Overview
RBC Capital has reaffirmed its Outperform rating on Xylem and kept a $176.00 price target after the pump and water-technology company reported fourth-quarter 2025 results. That price target implies substantial upside from Xylem’s prevailing share price of $130.89, and InvestingPro data indicates the stock is viewed as undervalued under a Fair Value model. The shares trade at a price-to-earnings ratio of 36.31, which RBC regards as high relative to Xylem’s near-term earnings growth trajectory.
Quarterly performance highlights
Xylem delivered an operating result that beat RBC’s model by 5.5 cents, equal to a roughly 4% upside versus that internal forecast. Organic sales rose 4% year-over-year, topping both external estimates and the company’s own guidance range of 2% to 3%. The Water Infrastructure business was a standout, posting margin expansion of 590 basis points year-over-year. By contrast, the Applied Water Systems and Measurement & Control Solutions segments fell short of margin expectations.
Orders momentum was positive, with organic orders growing 7% year-over-year in the quarter and a pronounced 22% increase in Measurement & Control Solutions orders. Xylem reported a book-to-bill ratio of roughly 1x for the period. Free cash flow conversion was especially strong at 210%, well above the historical fourth-quarter average of 168%.
Guidance and near-term outlook
Guidance for fiscal 2026 provided a mixed signal. Full-year EPS and EBITDA margin ranges broadly bracket consensus expectations, but the company’s organic growth outlook of 2% to 4% falls short of the 4.5% consensus. Management attributes part of the growth shortfall to its "80/20" initiative, which it said will create approximately a 2 percentage point revenue headwind in 2026, predominantly affecting the Measurement & Control Solutions segment.
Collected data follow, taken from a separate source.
<file path="config.mk">
export PLATFORM = sky130hd
export DESIGN_NAME = reg_file_win_flat
export DESIGN_NICKNAME = d
export VERILOG_FILES = /design/src/rtl/reg_file_pkg.sv /design/src/rtl/reg_file_win_if.sv /design/src/rtl/reg_scoreboard.sv /design/src/rtl/reg_file_win.sv /design/src/flat_wrapper.sv
export SDC_FILE = /design/constraint.sdc
export NUM_CORES = 1
export LEC_CHECK = 0
export ABC_CLOCK_PERIOD_IN_PS = 1900
export BUFFER_PORTS_ARGS = -buffer_cell sky130_fd_sc_hd__buf_4
export CELL_PAD_IN_SITES_DETAIL_PLACEMENT = 1
export CELL_PAD_IN_SITES_GLOBAL_PLACEMENT = 1
export CORE_ASPECT_RATIO = 0.75
export CORE_MARGIN = 1
export CORE_UTILIZATION = 47
export CTS_CLUSTER_DIAMETER = 60
export DETAILED_ROUTE_END_ITERATION = 6
export GPL_ROUTABILITY_DRIVEN = 0
export PLACE_DENSITY_LB_ADDON = 0.2
export SLEW_MARGIN = 20
export SYNTH_ARGS = -nofsm -noshare
export SYNTH_HDL_FRONTEND = slang
export SYNTH_SLANG_ARGS = --single-unit
</file>
<file path="constraint.sdc">
create_clock -name clk -period 1.9 [get_ports clk]
set_input_delay 0.095 -clock clk [delete_from_list [all_inputs] [get_ports clk]]
set_output_delay 0.095 -clock clk [all_outputs]
set_load 0.01 [all_outputs]
</file>
<file path="src/rtl/reg_file_pkg.sv">
// Shared constants, data type and physical-address helper for the windowed register file.
package reg_file_pkg;

    localparam int DEF_WIDTH  = 9;
    localparam int DEF_DEPTH  = 16;
    localparam int DEF_WIN_AW = 2;

    typedef logic [DEF_WIDTH-1:0] data_t;

    // Window index occupies the upper bits, the field the lower WIN_AW bits; callers truncate.
    function automatic logic [31:0] phys_addr(input logic [31:0] win,
                                              input logic [31:0] field,
                                              input int          win_aw);
        return (win << win_aw) | field;
    endfunction

endpackage

</file>
<file path="src/rtl/reg_file_win_if.sv">
// Port bundle of the windowed register file; master drives requests, slave returns read data.
interface reg_file_win_if
    import reg_file_pkg::*;
#(
    parameter int WIDTH  = DEF_WIDTH,
    parameter int DEPTH  = DEF_DEPTH,
    parameter int WIN_AW = DEF_WIN_AW
) ();

    localparam int AW = $clog2(DEPTH);
    localparam int WW = AW - WIN_AW;

    logic              write;
    logic [AW-1:0]     rs_addr;
    logic [WIN_AW-1:0] rt_addr;
    logic [WIN_AW-1:0] rd_addr;
    logic [WIDTH-1:0]  rd_in;
    logic              win_set;
    logic [WW-1:0]     win_idx_in;
    logic              reserve;
    logic [WIN_AW-1:0] reserve_addr;
    logic [WIDTH-1:0]  rs_out;
    logic [WIDTH-1:0]  rt_out;
    logic              rs_busy;
    logic              rt_busy;
    logic [WW-1:0]     win_idx;

    modport master (
        output write, rs_addr, rt_addr, rd_addr, rd_in, win_set, win_idx_in,
               reserve, reserve_addr,
        input  rs_out, rt_out, rs_busy, rt_busy, win_idx
    );

    modport slave (
        input  write, rs_addr, rt_addr, rd_addr, rd_in, win_set, win_idx_in,
               reserve, reserve_addr,
        output rs_out, rt_out, rs_busy, rt_busy, win_idx
    );

endinterface

</file>
<file path="src/rtl/reg_scoreboard.sv">
// Per-register busy bits: set on reserve, cleared on write, set wins when both hit one register.
module reg_scoreboard #(
    parameter int DEPTH = 16,
    parameter int AW    = 4
) (
    input  logic          clk,
    input  logic          reset,
    input  logic          set_en,
    input  logic [AW-1:0] set_addr,
    input  logic          clr_en,
    input  logic [AW-1:0] clr_addr,
    input  logic [AW-1:0] a_addr,
    input  logic [AW-1:0] b_addr,
    output logic          a_busy,
    output logic          b_busy
);

    logic [DEPTH-1:0] busy_r;
    logic [DEPTH-1:0] set_mask_s;
    logic [DEPTH-1:0] clr_mask_s;

    // One-hot masks for the set and clear requests of this cycle.
    always_comb begin
        set_mask_s = {{(DEPTH-1){1'b0}}, set_en} << set_addr;
        clr_mask_s = {{(DEPTH-1){1'b0}}, clr_en} << clr_addr;
    end

    // Busy state update; OR-ing the set mask last makes a new reservation win over a clear.
    always_ff @(posedge clk) begin
        if (reset) begin
            busy_r <= {DEPTH{1'b0}};
        end else begin
            busy_r <= (busy_r & ~clr_mask_s) | set_mask_s;
        end
    end

    assign a_busy = busy_r[a_addr];
    assign b_busy = busy_r[b_addr];

endmodule

</file>
<file path="src/rtl/reg_file_win.sv">
// Windowed register file: full-range rs read, windowed rt read and rd write, busy scoreboard.
module reg_file_win
    import reg_file_pkg::*;
#(
    parameter int WIDTH    = DEF_WIDTH,
    parameter int DEPTH    = DEF_DEPTH,
    parameter int WIN_AW   = DEF_WIN_AW,
    parameter int BYPASS   = 1,
    parameter int ZERO_REG = 0
) (
    input  logic clk,
    input  logic reset,
    reg_file_win_if.slave bus
);

    localparam int   AW      = $clog2(DEPTH);
    localparam int   WW      = AW - WIN_AW;
    localparam logic BYP_EN  = (BYPASS != 0);
    localparam logic ZERO_EN = (ZERO_REG != 0);

    logic [WIDTH-1:0] mem_r [DEPTH];
    logic [WW-1:0]    win_idx_r;

    logic [AW-1:0]    rt_pa_s;
    logic [AW-1:0]    rd_pa_s;
    logic [AW-1:0]    rv_pa_s;
    logic             wr_en_s;
    logic             rv_en_s;
    logic             sb_rs_busy_s;
    logic             sb_rt_busy_s;
    logic [WIDTH-1:0] rs_out_s;
    logic [WIDTH-1:0] rt_out_s;
    logic             rs_busy_s;
    logic             rt_busy_s;

    assign rt_pa_s = AW'(phys_addr(32'(win_idx_r), 32'(bus.rt_addr), WIN_AW));
    assign rd_pa_s = AW'(phys_addr(32'(win_idx_r), 32'(bus.rd_addr), WIN_AW));
    assign rv_pa_s = AW'(phys_addr(32'(win_idx_r), 32'(bus.reserve_addr), WIN_AW));

    // Dropping writes/reserves to register 0 also keeps it out of the bypass path.
    assign wr_en_s = bus.write   && !(ZERO_EN && (rd_pa_s == {AW{1'b0}}));
    assign rv_en_s = bus.reserve && !(ZERO_EN && (rv_pa_s == {AW{1'b0}}));

    // Storage array and window index.
    always_ff @(posedge clk) begin
        if (reset) begin
            for (int i = 0; i < DEPTH; i++) begin
                mem_r[i] <= {WIDTH{1'b0}};
            end
            win_idx_r <= {WW{1'b0}};
        end else begin
            if (wr_en_s) begin
                mem_r[rd_pa_s] <= bus.rd_in;
            end
            if (bus.win_set) begin
                win_idx_r <= bus.win_idx_in;
            end
        end
    end

    reg_scoreboard #(
        .DEPTH (DEPTH),
        .AW    (AW)
    ) u_scoreboard (
        .clk      (clk),
        .reset    (reset),
        .set_en   (rv_en_s),
        .set_addr (rv_pa_s),
        .clr_en   (wr_en_s),
        .clr_addr (rd_pa_s),
        .a_addr   (bus.rs_addr),
        .b_addr   (rt_pa_s),
        .a_busy   (sb_rs_busy_s),
        .b_busy   (sb_rt_busy_s)
    );

    // Port rs read with optional same-cycle forwarding and zero-register masking.
    always_comb begin
        rs_out_s  = mem_r[bus.rs_addr];
        rs_busy_s = sb_rs_busy_s;
        if (ZERO_EN && (bus.rs_addr == {AW{1'b0}})) begin
            rs_out_s  = {WIDTH{1'b0}};
            rs_busy_s = 1'b0;
        end else if (BYP_EN && wr_en_s && (bus.rs_addr == rd_pa_s)) begin
            rs_out_s  = bus.rd_in;
            rs_busy_s = 1'b0;
        end else begin
            rs_out_s  = mem_r[bus.rs_addr];
            rs_busy_s = sb_rs_busy_s;
        end
    end

    // Port rt read, same rules applied to the windowed address.
    always_comb begin
        rt_out_s  = mem_r[rt_pa_s];
        rt_busy_s = sb_rt_busy_s;
        if (ZERO_EN && (rt_pa_s == {AW{1'b0}})) begin
            rt_out_s  = {WIDTH{1'b0}};
            rt_busy_s = 1'b0;
        end else if (BYP_EN && wr_en_s && (rt_pa_s == rd_pa_s)) begin
            rt_out_s  = bus.rd_in;
            rt_busy_s = 1'b0;
        end else begin
            rt_out_s  = mem_r[rt_pa_s];
            rt_busy_s = sb_rt_busy_s;
        end
    end

    assign bus.rs_out  = rs_out_s;
    assign bus.rt_out  = rt_out_s;
    assign bus.rs_busy = rs_busy_s;
    assign bus.rt_busy = rt_busy_s;
    assign bus.win_idx = win_idx_r;

endmodule

</file>
<file path="src/flat_wrapper.sv">
// flat-port wrapper written by rule: the top's interface ports become plain ports
module reg_file_win_flat import reg_file_pkg::*;
#(
    parameter int WIDTH    = DEF_WIDTH,
    parameter int DEPTH    = DEF_DEPTH,
    parameter int WIN_AW   = DEF_WIN_AW,
    parameter int BYPASS   = 1,
    parameter int ZERO_REG = 0
)
  (clk, reset, bus_write, bus_rs_addr, bus_rt_addr, bus_rd_addr, bus_rd_in, bus_win_set, bus_win_idx_in, bus_reserve, bus_reserve_addr, bus_rs_out, bus_rt_out, bus_rs_busy, bus_rt_busy, bus_win_idx);
  reg_file_win_if #(.WIDTH(WIDTH), .DEPTH(DEPTH), .WIN_AW(WIN_AW)) bus_i ();
  input  logic clk;
  input  logic reset;
  input wire logic [$bits(bus_i.write)-1:0] bus_write;
  input wire logic [$bits(bus_i.rs_addr)-1:0] bus_rs_addr;
  input wire logic [$bits(bus_i.rt_addr)-1:0] bus_rt_addr;
  input wire logic [$bits(bus_i.rd_addr)-1:0] bus_rd_addr;
  input wire logic [$bits(bus_i.rd_in)-1:0] bus_rd_in;
  input wire logic [$bits(bus_i.win_set)-1:0] bus_win_set;
  input wire logic [$bits(bus_i.win_idx_in)-1:0] bus_win_idx_in;
  input wire logic [$bits(bus_i.reserve)-1:0] bus_reserve;
  input wire logic [$bits(bus_i.reserve_addr)-1:0] bus_reserve_addr;
  output wire logic [$bits(bus_i.rs_out)-1:0] bus_rs_out;
  output wire logic [$bits(bus_i.rt_out)-1:0] bus_rt_out;
  output wire logic [$bits(bus_i.rs_busy)-1:0] bus_rs_busy;
  output wire logic [$bits(bus_i.rt_busy)-1:0] bus_rt_busy;
  output wire logic [$bits(bus_i.win_idx)-1:0] bus_win_idx;
  assign bus_i.write = bus_write;
  assign bus_i.rs_addr = bus_rs_addr;
  assign bus_i.rt_addr = bus_rt_addr;
  assign bus_i.rd_addr = bus_rd_addr;
  assign bus_i.rd_in = bus_rd_in;
  assign bus_i.win_set = bus_win_set;
  assign bus_i.win_idx_in = bus_win_idx_in;
  assign bus_i.reserve = bus_reserve;
  assign bus_i.reserve_addr = bus_reserve_addr;
  assign bus_rs_out = bus_i.rs_out;
  assign bus_rt_out = bus_i.rt_out;
  assign bus_rs_busy = bus_i.rs_busy;
  assign bus_rt_busy = bus_i.rt_busy;
  assign bus_win_idx = bus_i.win_idx;
  reg_file_win #(.WIDTH(WIDTH), .DEPTH(DEPTH), .WIN_AW(WIN_AW), .BYPASS(BYPASS), .ZERO_REG(ZERO_REG)) u_core (.clk(clk), .reset(reset), .bus(bus_i));
endmodule
</file>
==> summary.md, run 1 <==
| Metric | Value |
|---|---|
| Status | complete, but fails checks |
| Failing checks | setup timing |
| Final core occ | 58.5% |
| Register bit total from synthesis | about 160 |
| Bufs on Longest Clock Path | 2 |
| Worst r2r dst | u_core.mem_r[0][4]$_SDFFCE_PN0P_ |
| Detail-routed via count per cell | approximately 6.2 |
| Clock share of power | 40.1% |
| Vias in the first global route | 6522 |
| Peak VDD IR | 0.511 mV |
| Flop pwr share | 45.6% |
| Hold path cells | 4 |
| Vias after detailed routing | roughly 6200 |
| Worst Hold End | u_core.u_scoreboard.busy_r[12]$_SDFF_PP0_ |
| R2r startpoint | u_core.bus.win_idx[0]$_SDFFE_PP0P_ |
| P_leak | 4.13 nW |
| Avg WL per Cell | approximately 28 um |
| Crit path DAT | around 2.1 ns |
| Maximum number of pins on one net before global-route repair | 35 |
| DP Wirelength | 19.0 mm |
| Count of cell types in the netlist | 32 |
| Clock skew | roughly 0.015 ns |
| Netlist area before placement | around 9100 um^2 |
| Syn_nets | 674 |
| CTS tree | built |
| GRT Resource Usage Total | 29.9% |
| Initial antenna violation count | 1 |
| ANT nets after route | 0 |
| DRC viols | 0 |
| Fin. max-slew vios | 0 |
| Number of clock sinks | 162 |
| Yosys warning count | 0 |
| CTS Buf Count | 17 |
| Overflow after GRT | 0 |
| Layout fillers | 1797 |
| Die area | 19800 um^2 |
| Measured slew at the worst slew-check pin | a little over 0.7 ns |
| Hold Path Class | in2reg |
| FMAX | 453 MHz |
| Core region area | 18700 um^2 |
| CP Class | reg2out |
| Core Rows | 43 |
| First-pass GRT wire length | 41.6 mm |
| Clock root cell | clkbuf_16 |
| Cell-internal power | between 0.006 and 0.007 W |
| Final setup vio count | 20 |
| Clk_lat worst skew | approximately 0.45 ns |
| DR pass1 iterations | 5 |
| Initial Utilization | 48.5% |
| Sw frac | about 25% |
| Final period utilization | 116% |
| Avg Cell Area, Syn | 14.0 um^2 |
| Final Critical Period | 2.21 ns |
| Comb pwr share | 14.4% |
| Reg2reg path depth | 5 |
| Chip Height | 122 um |
| RSZ-0062 raised after global routing | true |
| Register area share after synthesis | 51.7% |
| Final net count | 757 |
| Number of max-cap violations | 0 |
| Critical path startpoint category | flip-flop |
| Hold path startpoint | bus_reserve_addr[1] |
| Worst R2R Setup Slack | 0.10 ns |
| CP max FO | 2 |
| Area growth, synth to finish | 20.5% |
| Max H-tree Level | 4 |
| Mapped Cells | 648 |
| Reg clk slew, reported paths | 0.07 ns |
| DR iter-0 viols | between 600 and 700 |
| Io pins | 48 |
| Post-Route WL | 27.9 mm |
| Fin cells | 991 |
| Setup ws final | -0.308 ns |
| Most frequent cells in the layout | 144 x and2_1, 144 x edfxtp_1, 90 x buf_4 |
| Max-slew headroom | 52.5% |
| Post-Place Cells | 941 |
| Pwr Density | 824 nW/um^2 |
| Port Buffers | 47 |
| Worst path required time | 1.80 ns |
| Hold Vio Cnt, Final | 0 |
| CP Capture Type | output pin |
| P_sw | 0.00227 W |
| Die Wd | roughly 160 um |
| Share of layout cells above drive strength 1 | 37.8% |
[logic make-up after synthesis]
kind of cell / Yosys count / share of synthesized area (%)
flops: 162 / 51.7
buf+inv: 47 / 2.46
xor+xnor: 6 / 0.580
mux: 136 / 26.7
compound gates: 38 / 2.20
simple gates: 259 / 16.4
[layer usage]
| metal | global-route usage [%] | vias up | wire length (um) |
|---|---|---|---|
| met5 | 0 | - | 0 |
| met3 | 5.14 | 57 | 1730 |
| met4 | 10.6 | 0 | 759 |
| met2 | 50.7 | 276 | 13800 |
| met1 | 39.1 | 3239 | 11500 |
| li1 | - | 2617 | - |
[worst max path at each step]
stage / slack, ns / endpoint / cells past startpoint / startpoint
floorplan: 0.02 / u_core.mem_r[0][0]$_SDFFCE_PN0P_ / 5 / u_core.bus.win_idx[1]$_SDFFE_PP0P_
global placement: 0.02 / bus_rt_out[6] / 8 / bus_rt_addr[0]
detailed placement: 0.02 / bus_rt_busy / 6 / bus_rt_addr[0]
CTS: -0.33 / bus_rs_out[3] / 5 / u_core.mem_r[15][3]$_SDFFCE_PN0P_
global route: -0.37 / bus_rs_out[3] / 5 / u_core.mem_r[13][3]$_SDFFCE_PN0P_
finish: -0.31 / bus_rs_out[7] / 6 / u_core.mem_r[2][7]$_SDFFCE_PN0P_
[power by group through the flow]
stage,Sequential [W],Combinational [W],Clock [W]
2_1_floorplan,0.00412,0.000718,0
3_3_place_gp,0.00415,0.00117,0
3_5_place_dp,0.00417,0.00121,0
4_1_cts,0.00409,0.00129,0.00363
5_1_grt,0.00411,0.00136,0.00376
6_report,0.00410,0.00129,0.00360
[state kept, by name, indices dropped and copies added, names as in the netlist]
signal and flops:
u_core.u_scoreboard.busy_r 16, u_core.mem_r 144, u_core.bus.win_idx 2
[metrics by stage]
stage / hold slack [ns] / setup TNS, ns / instance area [um^2] / power, W / setup slack (ns)
finish: 0.0407 / -4.36 / 10900 / 0.00899 / -0.308
global route: 0.0576 / -5.45 / 10900 / 0.00923 / -0.367
CTS: 0.0185 / -4.64 / 10900 / 0.00901 / -0.334
detailed placement: 0.341 / 0 / 10000 / 0.00537 / 0.0241
global placement: 0.337 / 0 / 10000 / 0.00532 / 0.0178
floorplan: 0.242 / 0 / 9070 / 0.00484 / 0.0236
[synth_stat cells]
library cell / instances / area share (%)
nor4_4: 1 / 0.23
and2_1: 145 / 10
nand2_1: 25 / 1.0
nor3b_1: 1 / 0.083
xnor2_1: 3 / 0.29
o21ai_0: 16 / 0.88
xor2_1: 3 / 0.29
buf_4: 3 / 0.25
a211oi_1: 2 / 0.17
nand3b_1: 2 / 0.17
and3_1: 10 / 0.69
a21oi_1: 19 / 1.0
mux4_2: 76 / 19
buf_12: 1 / 0.22
and2_0: 1 / 0.069
mux2_2: 17 / 2.1
a22o_1: 1 / 0.097
nor2_1: 26 / 1.1
nor3_1: 20 / 1.1
buf_6: 1 / 0.12
nor2b_1: 4 / 0.28
nand3_1: 2 / 0.11
or2_2: 17 / 1.2
clkbuf_1: 23 / 0.95
buf_2: 9 / 0.50
dfxtp_1: 18 / 4.0
edfxtp_1: 144 / 48
mux2i_1: 38 / 4.2
nand2b_1: 4 / 0.28
and3b_1: 1 / 0.097
mux4_1: 5 / 1.5
buf_1: 10 / 0.41
[worst max-delay path: stages, from the launching register on]
cell and delay [ns]:
edfxtp_1 0.39, buf_4 0.15, mux4_2 0.43, mux2i_1 0.16, mux2i_1 0.12, mux2_2 0.28
buf_4 0.14
[cell type report]
cell class | count | area, um^2 | share of cell area (%)
Sequential cell | 162 | 4700 | 43.1
Clock buffer | 18 | 429 | 3.93
Timing Repair Buffer | 111 | 1010 | 9.26
Antenna cell | 1 | 2.50 | 0.0229
Tap cell | 247 | 309 | 2.83
Clock inverter | 13 | 175 | 1.60
Multi-Input combinational cell | 439 | 4290 | 39.3
[what timing repair did]
| action | 4_1_cts | 5_1_grt |
|---|---|---|
| endpoints found under the hold margin | 5 | 0 |
| endpoints found under the setup margin | 20 | 20 |
| hold buffers | 5 | 0 |
| setup buffers | 14 | 1 |
| pin swaps | 7 | 9 |
| cloned | 0 | 0 |
| resized for setup | 43 | 6 |
Note: power is estimated with default switching activity, not from simulation.
==> inputs of run 2 (changes only) <==
ABC_CLOCK_PERIOD_IN_PS = 2350   (was 1900)
CORE_UTILIZATION = 40   (was 47)
clock period = 2.35 ns   (was 1.9 ns; I/O delays follow)
==> summary.md, run 2 (synthesis gave the netlist of run 1 again) <==
| Metric | Value |
|---|---|
| Core region area | 22100 um^2 |
| Layout fillers | 2243 |
| Status | completed |
| Bufs on Longest Clock Path | 2 |
| Area growth, synth to finish | 16.6% |
| Clock share of power | 41.2% |
| CP max FO | 16 |
| Clk_lat worst skew | ~0.44 ns |
| Reg clk slew, reported paths | 0.07 ns |
| CP Capture Type | output pin |
| Hold Vio Cnt, Final | 0 |
| Core Rows | 47 |
| Crit path DAT | ~2.2 ns |
| Die Wd | 176 um |
| Pwr Density | 688 nW/um^2 |
| Max H-tree Level | 4 |
| Initial antenna violation count | 0 |
| Post-Route WL | 28.3 mm |
| Die area | 23300 um^2 |
| Max-slew headroom | 47.7% |
| Max reg flops | approximately 140 |
| Vias after detailed routing | a little over 6000 |
| Hold Path Class | in2reg |
| Reg with most FFs | u_core.mem_r |
| DRC viols | 0 |
| Vias in the first global route | ~6400 |
| P_sw | 0.00188 W |
| Flop pwr share | 45.5% |
| FMAX | 436 MHz |
| Detail-routed via count per cell | 5.99 |
| Cell-internal power | around 0.0054 W |
| Reg2reg path depth | 6 |
| Chip Height | 132 um |
| Sw frac | 25.9% |
| RSZ-0062 raised after global routing | false |
| Clock root cell | clkbuf_16 |
| CTS tree | built |
| Final net count | 732 |
| P_leak | 3.95 nW |
| Initial Utilization | 41.0% |
| Overall Power | a little over 0.007 W |
| Setup tns final | 0 ns |
| DR iter-0 viols | just under 600 |
| GRT Resource Usage Total | roughly a quarter |
| Hold path cells | 4 |
| Final period utilization | 97.6% |
| CP Class | reg2out |
| Final setup vio count | 0 |
| Overflow after GRT | 0 |
| First-pass GRT wire length | 42.3 mm |
| Number of diodes | 0 |
| Worst path required time | 2.23 ns |
| Sequential standard cell area | about 4700 um^2 |
| Final Critical Period | 2.29 ns |
| Share of layout cells above drive strength 1 | 31.3% |
| DR pass1 iterations | 5 |
| ANT nets after route | 0 |
| Fin. max-slew vios | 0 |
| Most frequent cells in the layout | 145 x and2_1, 144 x edfxtp_1, 76 x mux4_2 |
| Most common cell after layout, fill and taps aside | and2_1 |
| Clock skew | between 0.008 and 0.009 ns |
| DP Wirelength | 19.1 mm |
| Peak VDD IR | roughly 0.40 mV |
| Io pins | between 40 and 50 |
| Critical path startpoint category | flip-flop |
| Maximum number of pins on one net before global-route repair | 37 |
| Number of max-cap violations | 0 |
| CTS Buf Count | 17 |
| Port Buffers | 47 |
| Avg WL per Cell | 27.9 um |
| Multi-input gate area | just over 4000 um^2 |
| Measured slew at the worst slew-check pin | 0.783 ns |
| Number of clock sinks | 162 |
| Comb pwr share | 13.3% |
-- run 2: final timing paths --
path | from | endpoint | slack (ns)
worst max-delay path | u_core.bus.win_idx[1]$_SDFFE_PP0P_ | bus_rs_out[7] | 0.06
worst min-delay path | bus_reserve_addr[0] | u_core.u_scoreboard.busy_r[10]$_SDFF_PP0_ | 0.06
worst max register to register | u_core.bus.win_idx[0]$_SDFFE_PP0P_ | u_core.mem_r[8][8]$_SDFFCE_PN0P_ | 0.35
worst min register to register | u_core.u_scoreboard.busy_r[15]$_SDFF_PP0_ | u_core.u_scoreboard.busy_r[15]$_SDFF_PP0_ | 0.50
-- run 2: worst max-delay path, stage by stage, from the launching register on --
cell	delay [ns]
dfxtp_1	0.33
buf_8	0.17
xor2_1	0.19
nor4_4	0.29
buf_6	0.22
mux2_2	0.38
buf_4	0.15
-- run 2: layer usage --
layer	vias to the layer above	part of all wire (%)	track usage, %
li1	2582	-	-
met1	3225	45	35.2
met2	227	48	41.1
met3	33	5.6	4.76
met4	0	2.2	7.87
met5	-	0	0
-- run 2: timing repair --
item / CTS / global route
pin swaps: 0 / 0
hold buffers: 4 / 0
gates resized for setup: 2 / 3
buffers inserted: 0 / 1
endpoints found under the setup margin: 9 / 5
hold endpoints to repair: 2 / 0
-- run 2: stage by stage --
stage / utilization, % / hold WS [ns] / std cells / area (um^2) / worst slack, ns
2_1_floorplan: - / 0.265 / 648 / 9060 / 0.353
3_3_place_gp: 44.7 / 0.368 / 976 / 9880 / 0.377
3_5_place_dp: 44.7 / 0.384 / 976 / 9880 / 0.267
4_1_cts: 47.7 / 0.0424 / 1012 / 10500 / 0.0164
5_1_grt: 47.8 / 0.0606 / 1013 / 10600 / 0.00128
6_report: 47.8 / 0.0630 / 1013 / 10600 / 0.0561
-- run 2: layout make-up --
cell class	count	share of cell area, %
repair buffers	86	6.98
multi-input cells	439	39.3
well taps	294	3.48
clock buffers	17	4.03
clock inverters	15	1.85
flip-flops and latches	162	44.3
-- run 2: power by group through the flow --
stage	clock network, W	registers (W)	logic [W]
global placement	0	0.00336	0.000928
detailed placement	0	0.00337	0.000951
floorplan	0	0.00333	0.000580
CTS	0.00302	0.00331	0.000967
global route	0.00312	0.00332	0.00102
finish	0.00299	0.00331	0.000966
First-quarter 2026 EPS guidance was issued about 6% below consensus, implying a potential back-half weighting to the year relative to analyst models. In addition, free cash flow margin guidance of 10% to 11% missed the consensus expectation of roughly 12.5%.
Earnings and dividend information
For the quarter, Xylem posted adjusted earnings per share of $1.42, narrowly exceeding the $1.41 estimate. Revenue reached $2.4 billion versus an expected $2.37 billion. Alongside the quarterly results, the company provided a cautious tone for 2026. Long-term income investors may note that Xylem has increased its dividend for 15 consecutive years; the current yield stands at 1.14% according to InvestingPro data.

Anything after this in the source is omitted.